Retype precisely the section of the data that starts at the line containing "kinds of logic" and runs to its final line, ends included.

(Saved entries)
__________
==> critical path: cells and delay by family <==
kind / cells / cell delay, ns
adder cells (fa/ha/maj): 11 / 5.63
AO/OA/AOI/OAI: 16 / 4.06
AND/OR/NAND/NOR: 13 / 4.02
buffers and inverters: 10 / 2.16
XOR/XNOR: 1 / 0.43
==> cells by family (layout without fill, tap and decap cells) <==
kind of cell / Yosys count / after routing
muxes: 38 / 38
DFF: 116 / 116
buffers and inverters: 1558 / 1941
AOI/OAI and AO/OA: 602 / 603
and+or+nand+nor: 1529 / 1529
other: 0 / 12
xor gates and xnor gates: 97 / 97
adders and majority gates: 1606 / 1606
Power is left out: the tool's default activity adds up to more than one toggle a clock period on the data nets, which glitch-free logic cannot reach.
==> src/design/pidaw_pkg.sv <==
package pidaw_pkg;

   localparam int SAMPLE_WIDTH = 16;
   localparam int DATA_W       = 32;
   localparam int ERR_W        = SAMPLE_WIDTH + 1;
   localparam int DER_W        = SAMPLE_WIDTH + 2;
   localparam int PE_W         = DATA_W + ERR_W;
   localparam int DE_W         = DATA_W + DER_W;
   localparam int PD_W         = DE_W + 1;
   localparam int LAW_W        = 2 * DATA_W;
   localparam int WIDE_W       = DATA_W + 1;
   localparam int MODE_W       = 3;
   localparam int CSR_INDEX_W  = 3;

   localparam logic signed [DATA_W-1:0] DATA_MAX = {1'b0, {(DATA_W-1){1'b1}}};
   localparam logic signed [DATA_W-1:0] DATA_MIN = {1'b1, {(DATA_W-1){1'b0}}};

   typedef enum logic [CSR_INDEX_W-1:0] {
      CSR_PROP_GAIN    = 3'd0,
      CSR_INTEG_GAIN   = 3'd1,
      CSR_DERIV_GAIN   = 3'd2,
      CSR_EFFORT_UPPER = 3'd3,
      CSR_EFFORT_LOWER = 3'd4,
      CSR_SUM_UPPER    = 3'd5,
      CSR_SUM_LOWER    = 3'd6,
      CSR_CONTROL_MODE = 3'd7
   } csr_index_type;

   typedef enum logic [1:0] {
      WINDUP_NONE  = 2'd0,
      WINDUP_COND  = 2'd1,
      WINDUP_CLAMP = 2'd2
   } windup_type;

   typedef struct packed {
      logic signed [DATA_W-1:0] prop_gain;
      logic signed [DATA_W-1:0] integ_gain;
      logic signed [DATA_W-1:0] deriv_gain;
      logic signed [DATA_W-1:0] effort_upper;
      logic signed [DATA_W-1:0] effort_lower;
      logic signed [DATA_W-1:0] sum_upper;
      logic signed [DATA_W-1:0] sum_lower;
      logic [MODE_W-1:0]        control_mode;
   } cfg_type;

endpackage

==> src/design/pidaw_front.sv <==
module pidaw_front (
   input  logic                                          clock,
   input  logic                                          reset,
   input  pidaw_pkg::cfg_type                            cfg,
   input  logic                                          req_valid,
   output logic                                          req_ready,
   input  logic signed [pidaw_pkg::SAMPLE_WIDTH-1:0]     req_setpoint,
   input  logic signed [pidaw_pkg::SAMPLE_WIDTH-1:0]     req_feedback,
   output logic                                          pd_valid,
   input  logic                                          pd_ready,
   output logic signed [pidaw_pkg::ERR_W-1:0]            pd_err,
   output logic signed [pidaw_pkg::PD_W-1:0]             pd_sum
);

   logic                                       in_valid_ff;
   logic signed [pidaw_pkg::SAMPLE_WIDTH-1:0]  setpoint_ff;
   logic signed [pidaw_pkg::SAMPLE_WIDTH-1:0]  feedback_ff;
   logic signed [pidaw_pkg::ERR_W-1:0]         last_err_ff;

   logic                                       s1_valid_ff;
   logic signed [pidaw_pkg::ERR_W-1:0]         err1_ff;
   logic signed [pidaw_pkg::PE_W-1:0]          pe_ff;
   logic signed [pidaw_pkg::DE_W-1:0]          de_ff;

   logic                                       pd_valid_ff;
   logic signed [pidaw_pkg::ERR_W-1:0]         err2_ff;
   logic signed [pidaw_pkg::PD_W-1:0]          pd_ff;

   logic                                       s1_rdy;
   logic                                       s2_rdy;
   logic signed [pidaw_pkg::DATA_W-1:0]        prop_gain;
   logic signed [pidaw_pkg::DATA_W-1:0]        deriv_gain;
   logic signed [pidaw_pkg::ERR_W-1:0]         err_in;
   logic signed [pidaw_pkg::DER_W-1:0]         der_in;
   logic signed [pidaw_pkg::PE_W-1:0]          pe_in;
   logic signed [pidaw_pkg::DE_W-1:0]          de_in;
   logic signed [pidaw_pkg::PD_W-1:0]          pd_in;

   assign prop_gain  = cfg.prop_gain;
   assign deriv_gain = cfg.deriv_gain;

   assign s2_rdy    = !pd_valid_ff || pd_ready;
   assign s1_rdy    = !s1_valid_ff || s2_rdy;
   assign req_ready = !in_valid_ff || s1_rdy;

   assign err_in = pidaw_pkg::ERR_W'(setpoint_ff) - pidaw_pkg::ERR_W'(feedback_ff);
   assign der_in = pidaw_pkg::DER_W'(err_in) - pidaw_pkg::DER_W'(last_err_ff);
   assign pe_in  = pidaw_pkg::PE_W'(prop_gain * err_in);
   assign de_in  = pidaw_pkg::DE_W'(deriv_gain * der_in);
   assign pd_in  = pidaw_pkg::PD_W'(pe_ff) + pidaw_pkg::PD_W'(de_ff);

   assign pd_valid = pd_valid_ff;
   assign pd_err   = err2_ff;
   assign pd_sum   = pd_ff;

   always_ff @(posedge clock) begin
      if (reset) begin
         in_valid_ff <= 1'b0;
         s1_valid_ff <= 1'b0;
         pd_valid_ff <= 1'b0;
         last_err_ff <= '0;
      end else begin
         if (req_ready) begin
            in_valid_ff <= req_valid;
         end
         if (s1_rdy) begin
            s1_valid_ff <= in_valid_ff;
         end
         if (s2_rdy) begin
            pd_valid_ff <= s1_valid_ff;
         end
         if (in_valid_ff && s1_rdy) begin
            last_err_ff <= err_in;
         end
      end
   end

   always_ff @(posedge clock) begin
      if (req_valid && req_ready) begin
         setpoint_ff <= req_setpoint;
         feedback_ff <= req_feedback;
      end
      if (in_valid_ff && s1_rdy) begin
         err1_ff <= err_in;
         pe_ff   <= pe_in;
         de_ff   <= de_in;
      end
      if (s1_valid_ff && s2_rdy) begin
         err2_ff <= err1_ff;
         pd_ff   <= pd_in;
      end
   end

endmodule

==> config.mk <==
export PLATFORM = sky130hd
export DESIGN_NAME = pidaw_front
export DESIGN_NICKNAME = d
export VERILOG_FILES = /design/src/design/pidaw_pkg.sv /design/src/design/pidaw_front.sv
export SDC_FILE = /design/constraint.sdc
export NUM_CORES = 2
export LEC_CHECK = 0
export BUFFER_PORTS_ARGS = -buffer_cell sky130_fd_sc_hd__buf_2
export CORE_ASPECT_RATIO = 0.7
export CORE_MARGIN = 2
export CORE_UTILIZATION = 25
export CTS_CLUSTER_SIZE = 28
export DETAILED_ROUTE_END_ITERATION = 12
export GPL_ROUTABILITY_DRIVEN = 0
export REMOVE_ABC_BUFFERS = 1
export SLEW_MARGIN = 10
export SYNTH_ARGS = -nofsm -noshare
export SYNTH_HDL_FRONTEND = slang
export SYNTH_SLANG_ARGS = --single-unit
==> constraint.sdc <==
create_clock -name clock -period 13.42 [get_ports clock]
set_input_delay 1.342 -clock clock [delete_from_list [all_inputs] [get_ports clock]]
set_output_delay 1.342 -clock clock [all_outputs]
set_load 0.02 [all_outputs]
==> impl_metrics.csv <==
group,metric,value,unit
floorplanning,initial_core_util,25.1,%
clocking,cts_setup_buffers,0,
clocking,path_clk_slew,0.07,ns
floorplanning,core_area,0.196,mm²
global_route,grt_pass1_vias,37300,
sta,rsz0062_at_grt,"false",
clocking,cts_hold_buf,0,
placed_design,io_buffers,169,
worst_setup_path,cp_common_cell,"fa_1",
yosys,yosysSeqAreaShare,14.0,%
yosys,synth_top_family_by_area,"adder cells",
sta,finalCritPeriodShare,90.7,%
yosys,synth.distinct_cells,77,
worst_setup_path,crit_start,"setpoint_ff[0]",
sta,skew,0.0562,ns
yosys,synth_edf_count,216,
yosys,avgSynthCellArea,9.59,µm²
yosys,ys_ff_latch,236,
sta,max_freq,0.0822,GHz
sta,max-slew-margin-rel,22.3,%
yosys,ys.flop_type,"edfxtp_1",
floorplanning,die_y,376,µm
worst_setup_path,cp_max_fo,33,
worst_setup_path,max_stage_delay,0.89,ns
global_route,antenna_found_initial,33,
flow_run,cap_violations,0,
min_path,hp-start,"err1_ff[14]",
routing,wl_per_cell,16.6,µm
global_route,grt_pass1_wl,211000,µm
worst_setup_path,path_class,"reg -> reg",
clocking,cts_resized,0,
yosys,yosys_warnings,0,
global_route,track_usage,13.2,%
routing,viasPerCell,4.50,
yosys,synth_async_sr_flop_share,0,%
sta,min_period,12.17,ns
routing,wl_met1,62500,µm
cells_and_area,area_growth,9.37,%
yosys,synth_compound_area_share,6.46,%
clocking,cts_tree,"yes",
clocking,insertion_delay,0.62,ns
sta,setup_viol,0,
floorplanning,ioPinCount,333,
routing,top_layer_used,"met5",
routing,antenna_left,0,
sta,setup_tns,0,ns
status,status,"finished, final reports clean",
routing,drc,0,
sta,tightest_slew,1.16,ns
global_route,grt_max_degree,75,
yosys,synthSimpleGateAreaFrac,14.6,%
floorplanning,fp-row-count,136,
floorplanning,die_w,535,µm
worst_setup_path,crit_slowest_cell,"o31ai_1",
worst_setup_path,crit_path_start_kind,"flip-flop",
routing,route.met2.wl,55600,µm
clocking,clock_sinks,236,
clocking,htreeDepth,1,
min_path,holdCritPathClass,"reg -> reg",
routing,drt_iter0_markers,2565,
clocking,root_buffer,"clkbuf_16",
worst_setup_path,arrival,12.50,ns
routing,wl,130000,µm
sta,drv_slew,0,
floorplanning,die-area,0.201,mm²
yosys,netlist_instances,5145,
worst_setup_path,worstPathRequired,13.75,ns
clocking,cts_buffers,23,
clocking,cts_buffer_depth,3,
placed_design,hpwl,106000,µm
yosys,synth_xor_xnor_area_share,2.95,%
cells_and_area,drive_gt1_share,6.43,%
routing,drtPass1Iterations,5,
yosys,synthMuxAreaShare,0.0634,%
yosys,netlist_area,0.0493,mm²
global_route,overflow,0,
sta,hold_viol,0,
routing,route.met3.wl,10200,µm
routing,vias,35100,
cells_and_area,num-nets-final,6818,
worst_setup_path,end_kind,"flip-flop",
yosys,synthAdderAreaFrac,51.8,%
worst_setup_path,regToRegStartpoint,"setpoint_ff[0]",
==> cells in the mapped netlist, types with 9 or more instances <==
library cell,number,share of area (%)
inv_1,1121,8.5
fa_1,1077,44
nand2_1,772,5.9
ha_1,319,8.1
and2_1,307,3.9
edfxtp_1,216,13
clkbuf_1,210,1.6
a21oi_1,155,1.6
nor2_1,143,1.1
xnor2_1,122,2.2
nor2b_1,95,1.2
o21ai_0,76,0.77
a21o_1,71,1.1
nand2b_1,47,0.60
xor2_1,44,0.78
or2_2,39,0.49
nand3_1,31,0.31
o21a_1,30,0.46
nor3_1,28,0.28
a211oi_1,22,0.33
o21bai_1,22,0.33
dfxtp_1,20,0.81
nand4_1,18,0.23
and3_1,15,0.19
a31oi_1,14,0.18
o211ai_1,10,0.15
a221oi_1,9,0.16
==> cell usage in the layout, fill, tap and decap left out, drive strengths merged, types with 6 or more instances in the layout <==
cell,synthesis,final
xnor2,122,122
nor3,28,28
o21a,30,30
nand3,31,31
a221oi,9,9
inv,1121,1128
a21oi,156,156
buf,6,205
diode,0,7
a21o,72,72
nand2,772,772
xor2,44,44
dfxtp,20,20
nand4,18,18
a211oi,24,24
nor2,143,143
or2,40,40
o21ai,83,83
ha,319,319
nand2b,47,47
clkinv,0,7
clkbuf,210,23
fa,1077,1077
a31oi,14,14
a41oi,6,6
edfxtp,216,216
o21bai,23,23
or3,7,7
o211ai,10,10
nor2b,95,95
and3,15,15
and2,307,307
==> per-stage QoR <==
stage                     utilization [%]  hold slack, ns  cell area (µm²)  setup slack (ns)  cells
after detailed placement             27.1           0.405            53200              1.58   7756
final                                27.5           0.422            54000              1.25   7804
after CTS                            27.5           0.424            53900              1.50   7797
after floorplan                         -           0.400            48500              1.89   4929
after global placement               27.1           0.405            53200              1.55   7756
after global routing                 27.5           0.428            53900             0.757   7802
==> flip-flops by register name, summed over array words and instances, names as in the netlist <==
signal,count
de_ff,50
err1_ff,17
feedback_ff,16
in_valid_ff,1
last_err_ff,17
pd_err,17
pd_sum,51
pd_valid,1
pe_ff,49
s1_valid_ff,1
setpoint_ff,16
==> area by class of cell <==
| type | count | area [µm²] |
|---|---|---|
| fillers | 20700 | 142000 |
| clock inverters | 18 | 146 |
| clock buffers | 23 | 576 |
| multi-input cells | 3572 | 37700 |
| diodes | 7 | 17.5 |
| well taps | 2622 | 3280 |
| flip-flops and latches | 236 | 6890 |
| repair buffers | 205 | 1120 |
| inverters | 1121 | 4210 |
==> routing by layer <==
metal / vias to the layer above / track usage (%)
li1: 15600 / -
met5: - / 0
met4: 6 / 1.29
met1: 18300 / 20.0
met2: 1138 / 20.1
met3: 125 / 2.62
==> worst paths after layout <==
kind	end	slack, ns	cells past startpoint
worst max-delay path	de_ff[48]	1.25	38
worst min-delay path	pd_err[14]	0.42	0
worst min register to register	pd_err[14]	0.42	0
worst max register to register	de_ff[48]	1.25	38
==> critical path, delay by kind of cell, from the launching register on <==
| kind | cells | cell delay, ns |
|---|---|---|
| AOI/OAI and AO/OA | 17 | 5.27 |
| xor gates and xnor gates | 3 | 1.14 |
| adders and majority gates | 10 | 4.33 |
| buffers and inverters | 4 | 0.18 |
| DFF | 1 | 0.33 |
| and+or+nand+nor | 4 | 0.61 |
==> kinds of logic (layout without fill, tap and decap cells) <==
family | count (synthesis) | after routing
and+or+nand+nor | 1522 | 1522
adders and majority gates | 1396 | 1396
buffers and inverters | 1337 | 1367
AOI/OAI and AO/OA | 485 | 485
DFF | 236 | 236
xor gates and xnor gates | 166 | 166
muxes | 3 | 3
other | 0 | 7
Power is not shown: default switching activity piles up to over one toggle a cycle in this logic, so the estimate is an artifact.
__________
* **Solution to the problem**:
==> kinds of logic (layout without fill, tap and decap cells) <==
family | count (synthesis) | after routing
and+or+nand+nor | 1522 | 1522
adders and majority gates | 1396 | 1396
buffers and inverters | 1337 | 1367
AOI/OAI and AO/OA | 485 | 485
DFF | 236 | 236
xor gates and xnor gates | 166 | 166
muxes | 3 | 3
other | 0 | 7
Power is not shown: default switching activity piles up to over one toggle a cycle in this logic, so the estimate is an artifact.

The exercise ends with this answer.